BEGIN

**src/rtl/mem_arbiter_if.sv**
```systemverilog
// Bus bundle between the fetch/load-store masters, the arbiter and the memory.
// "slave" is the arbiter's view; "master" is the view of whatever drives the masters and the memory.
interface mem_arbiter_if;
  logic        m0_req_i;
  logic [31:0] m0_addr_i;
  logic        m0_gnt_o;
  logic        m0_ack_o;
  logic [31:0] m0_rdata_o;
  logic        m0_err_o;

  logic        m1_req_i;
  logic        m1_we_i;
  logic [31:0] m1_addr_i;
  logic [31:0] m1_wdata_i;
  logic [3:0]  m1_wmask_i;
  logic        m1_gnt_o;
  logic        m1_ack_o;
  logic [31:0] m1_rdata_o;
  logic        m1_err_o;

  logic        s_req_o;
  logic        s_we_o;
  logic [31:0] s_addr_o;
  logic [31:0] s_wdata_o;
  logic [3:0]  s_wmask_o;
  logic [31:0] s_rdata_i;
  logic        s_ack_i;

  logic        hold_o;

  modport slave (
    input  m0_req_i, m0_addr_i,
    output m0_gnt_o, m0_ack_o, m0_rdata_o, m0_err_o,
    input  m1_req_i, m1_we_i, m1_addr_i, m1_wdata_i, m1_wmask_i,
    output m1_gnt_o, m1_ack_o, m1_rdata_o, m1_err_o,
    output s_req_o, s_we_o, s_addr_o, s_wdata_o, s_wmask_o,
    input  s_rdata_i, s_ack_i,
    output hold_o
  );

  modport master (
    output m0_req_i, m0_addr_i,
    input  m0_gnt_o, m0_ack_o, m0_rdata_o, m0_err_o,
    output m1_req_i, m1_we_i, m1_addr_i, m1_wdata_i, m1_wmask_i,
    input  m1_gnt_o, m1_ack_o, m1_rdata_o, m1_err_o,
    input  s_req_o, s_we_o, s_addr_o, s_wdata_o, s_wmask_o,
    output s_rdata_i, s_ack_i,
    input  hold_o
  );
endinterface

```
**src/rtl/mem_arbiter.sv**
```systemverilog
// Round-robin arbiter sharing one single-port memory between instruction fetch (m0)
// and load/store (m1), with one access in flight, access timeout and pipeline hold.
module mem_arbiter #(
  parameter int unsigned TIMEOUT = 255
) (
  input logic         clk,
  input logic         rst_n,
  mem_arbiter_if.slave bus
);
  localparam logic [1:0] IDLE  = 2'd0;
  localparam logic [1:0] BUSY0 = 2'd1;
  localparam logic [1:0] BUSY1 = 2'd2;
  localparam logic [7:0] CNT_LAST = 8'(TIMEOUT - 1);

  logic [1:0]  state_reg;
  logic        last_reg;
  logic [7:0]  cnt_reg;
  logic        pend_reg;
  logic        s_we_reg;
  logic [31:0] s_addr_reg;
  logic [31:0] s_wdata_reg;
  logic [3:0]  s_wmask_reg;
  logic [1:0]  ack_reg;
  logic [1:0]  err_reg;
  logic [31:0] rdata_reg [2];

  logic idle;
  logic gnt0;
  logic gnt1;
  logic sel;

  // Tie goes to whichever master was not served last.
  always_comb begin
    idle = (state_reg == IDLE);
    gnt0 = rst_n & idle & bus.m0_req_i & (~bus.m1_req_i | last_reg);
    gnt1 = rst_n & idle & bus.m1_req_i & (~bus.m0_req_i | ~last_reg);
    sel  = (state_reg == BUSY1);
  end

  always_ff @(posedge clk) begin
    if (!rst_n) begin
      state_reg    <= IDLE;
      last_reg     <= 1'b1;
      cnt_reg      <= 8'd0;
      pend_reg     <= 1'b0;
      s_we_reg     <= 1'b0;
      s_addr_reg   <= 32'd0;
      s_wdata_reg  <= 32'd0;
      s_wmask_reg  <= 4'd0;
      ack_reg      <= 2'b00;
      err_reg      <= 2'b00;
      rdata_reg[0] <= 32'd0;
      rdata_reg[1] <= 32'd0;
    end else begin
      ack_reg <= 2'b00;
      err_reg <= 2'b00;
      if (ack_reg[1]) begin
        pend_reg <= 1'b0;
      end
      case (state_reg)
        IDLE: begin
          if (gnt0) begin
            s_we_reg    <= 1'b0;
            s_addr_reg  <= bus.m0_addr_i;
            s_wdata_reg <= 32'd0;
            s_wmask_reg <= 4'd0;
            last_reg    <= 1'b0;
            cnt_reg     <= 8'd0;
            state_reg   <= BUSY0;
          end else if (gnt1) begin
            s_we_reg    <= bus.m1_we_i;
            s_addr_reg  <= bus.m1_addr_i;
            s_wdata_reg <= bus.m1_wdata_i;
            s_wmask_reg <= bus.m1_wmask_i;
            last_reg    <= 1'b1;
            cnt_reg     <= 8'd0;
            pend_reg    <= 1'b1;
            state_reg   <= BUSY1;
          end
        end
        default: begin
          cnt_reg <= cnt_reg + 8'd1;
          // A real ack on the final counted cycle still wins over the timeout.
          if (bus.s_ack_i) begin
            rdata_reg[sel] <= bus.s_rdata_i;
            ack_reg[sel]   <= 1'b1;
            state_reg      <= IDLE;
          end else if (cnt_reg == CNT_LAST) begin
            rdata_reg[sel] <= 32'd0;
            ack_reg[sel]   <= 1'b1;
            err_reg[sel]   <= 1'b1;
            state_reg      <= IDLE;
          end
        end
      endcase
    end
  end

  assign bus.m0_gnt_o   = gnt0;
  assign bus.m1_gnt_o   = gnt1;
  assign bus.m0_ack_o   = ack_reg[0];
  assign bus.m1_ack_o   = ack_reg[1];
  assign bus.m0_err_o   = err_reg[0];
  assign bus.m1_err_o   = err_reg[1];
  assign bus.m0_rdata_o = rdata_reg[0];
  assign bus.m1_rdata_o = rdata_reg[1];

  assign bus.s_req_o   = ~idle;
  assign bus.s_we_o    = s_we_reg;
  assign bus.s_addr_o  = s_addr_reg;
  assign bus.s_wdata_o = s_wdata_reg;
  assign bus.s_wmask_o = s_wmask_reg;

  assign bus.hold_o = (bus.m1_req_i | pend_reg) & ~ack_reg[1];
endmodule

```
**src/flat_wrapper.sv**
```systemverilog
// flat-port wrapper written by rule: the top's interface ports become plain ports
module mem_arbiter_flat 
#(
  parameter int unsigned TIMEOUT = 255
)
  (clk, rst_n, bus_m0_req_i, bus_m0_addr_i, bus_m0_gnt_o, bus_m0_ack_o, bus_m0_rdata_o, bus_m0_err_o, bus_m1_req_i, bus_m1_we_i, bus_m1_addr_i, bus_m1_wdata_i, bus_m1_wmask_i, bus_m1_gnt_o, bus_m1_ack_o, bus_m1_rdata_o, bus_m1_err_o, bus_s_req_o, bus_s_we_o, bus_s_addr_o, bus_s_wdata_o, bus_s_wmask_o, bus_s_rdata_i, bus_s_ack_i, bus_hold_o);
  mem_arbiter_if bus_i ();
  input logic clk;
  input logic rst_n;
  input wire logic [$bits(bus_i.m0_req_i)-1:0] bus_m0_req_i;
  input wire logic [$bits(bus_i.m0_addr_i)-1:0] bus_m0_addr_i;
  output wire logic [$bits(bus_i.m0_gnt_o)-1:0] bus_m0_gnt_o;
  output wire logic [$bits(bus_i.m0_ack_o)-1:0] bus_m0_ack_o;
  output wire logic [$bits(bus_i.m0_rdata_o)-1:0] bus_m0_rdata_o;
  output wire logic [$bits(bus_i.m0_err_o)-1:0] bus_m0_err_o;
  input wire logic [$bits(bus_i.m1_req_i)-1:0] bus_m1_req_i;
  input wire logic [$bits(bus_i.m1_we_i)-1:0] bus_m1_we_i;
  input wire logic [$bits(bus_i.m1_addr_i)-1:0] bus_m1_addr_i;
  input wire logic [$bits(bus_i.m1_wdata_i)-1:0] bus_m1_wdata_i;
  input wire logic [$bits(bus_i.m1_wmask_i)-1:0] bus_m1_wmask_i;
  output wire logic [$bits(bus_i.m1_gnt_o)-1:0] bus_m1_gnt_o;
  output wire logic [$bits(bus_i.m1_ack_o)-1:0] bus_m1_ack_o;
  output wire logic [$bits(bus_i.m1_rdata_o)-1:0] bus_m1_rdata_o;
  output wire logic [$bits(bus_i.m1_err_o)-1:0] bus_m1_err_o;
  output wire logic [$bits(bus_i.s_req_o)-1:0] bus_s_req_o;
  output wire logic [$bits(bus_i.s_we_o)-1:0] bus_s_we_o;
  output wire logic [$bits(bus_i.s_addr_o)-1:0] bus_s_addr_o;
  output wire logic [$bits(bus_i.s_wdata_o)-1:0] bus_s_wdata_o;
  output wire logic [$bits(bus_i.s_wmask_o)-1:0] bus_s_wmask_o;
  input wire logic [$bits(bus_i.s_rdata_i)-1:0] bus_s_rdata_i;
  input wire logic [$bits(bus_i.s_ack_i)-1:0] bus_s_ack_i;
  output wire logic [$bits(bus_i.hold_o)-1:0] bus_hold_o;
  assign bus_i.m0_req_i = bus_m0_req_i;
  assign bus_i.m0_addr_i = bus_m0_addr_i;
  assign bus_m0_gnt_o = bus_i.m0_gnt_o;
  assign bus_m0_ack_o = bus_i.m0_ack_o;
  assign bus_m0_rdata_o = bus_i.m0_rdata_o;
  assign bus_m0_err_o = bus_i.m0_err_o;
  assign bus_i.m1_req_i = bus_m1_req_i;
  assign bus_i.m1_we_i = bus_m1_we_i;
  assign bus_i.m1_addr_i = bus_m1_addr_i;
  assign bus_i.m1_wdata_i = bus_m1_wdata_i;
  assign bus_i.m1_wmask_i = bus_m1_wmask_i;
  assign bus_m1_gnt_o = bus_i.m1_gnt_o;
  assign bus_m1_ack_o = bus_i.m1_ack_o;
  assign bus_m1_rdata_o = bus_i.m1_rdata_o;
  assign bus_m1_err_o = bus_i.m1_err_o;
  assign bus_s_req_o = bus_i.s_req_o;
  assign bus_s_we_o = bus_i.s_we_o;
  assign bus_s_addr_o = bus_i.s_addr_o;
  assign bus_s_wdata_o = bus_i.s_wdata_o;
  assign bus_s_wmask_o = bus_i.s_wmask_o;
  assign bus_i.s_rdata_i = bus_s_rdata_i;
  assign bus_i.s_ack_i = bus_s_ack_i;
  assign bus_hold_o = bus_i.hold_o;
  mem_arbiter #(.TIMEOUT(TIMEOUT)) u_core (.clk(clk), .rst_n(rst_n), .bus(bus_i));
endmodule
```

END
BEGIN

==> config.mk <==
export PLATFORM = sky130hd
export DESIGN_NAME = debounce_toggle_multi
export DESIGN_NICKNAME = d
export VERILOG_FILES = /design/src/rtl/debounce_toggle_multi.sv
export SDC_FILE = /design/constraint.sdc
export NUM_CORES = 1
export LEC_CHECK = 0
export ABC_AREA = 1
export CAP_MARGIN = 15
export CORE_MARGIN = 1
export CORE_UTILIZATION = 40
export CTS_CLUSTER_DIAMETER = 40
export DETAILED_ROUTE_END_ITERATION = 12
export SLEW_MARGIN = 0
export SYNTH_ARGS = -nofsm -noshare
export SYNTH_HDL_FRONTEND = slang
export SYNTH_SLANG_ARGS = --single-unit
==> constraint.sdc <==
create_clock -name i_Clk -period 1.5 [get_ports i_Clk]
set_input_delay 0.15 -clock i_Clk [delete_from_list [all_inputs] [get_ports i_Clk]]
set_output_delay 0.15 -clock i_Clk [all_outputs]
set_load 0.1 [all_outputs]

END

The output should be exactly the lines above from the line containing "export CORE_UTILIZATION = 40" to the line containing "set_load 0.1 [all_outputs]", inclusive, with no other lines.

Answer area:
export CORE_UTILIZATION = 40
export CTS_CLUSTER_DIAMETER = 40
export DETAILED_ROUTE_END_ITERATION = 12
export SLEW_MARGIN = 0
export SYNTH_ARGS = -nofsm -noshare
export SYNTH_HDL_FRONTEND = slang
export SYNTH_SLANG_ARGS = --single-unit
==> constraint.sdc <==
create_clock -name i_Clk -period 1.5 [get_ports i_Clk]
set_input_delay 0.15 -clock i_Clk [delete_from_list [all_inputs] [get_ports i_Clk]]
set_output_delay 0.15 -clock i_Clk [all_outputs]
set_load 0.1 [all_outputs]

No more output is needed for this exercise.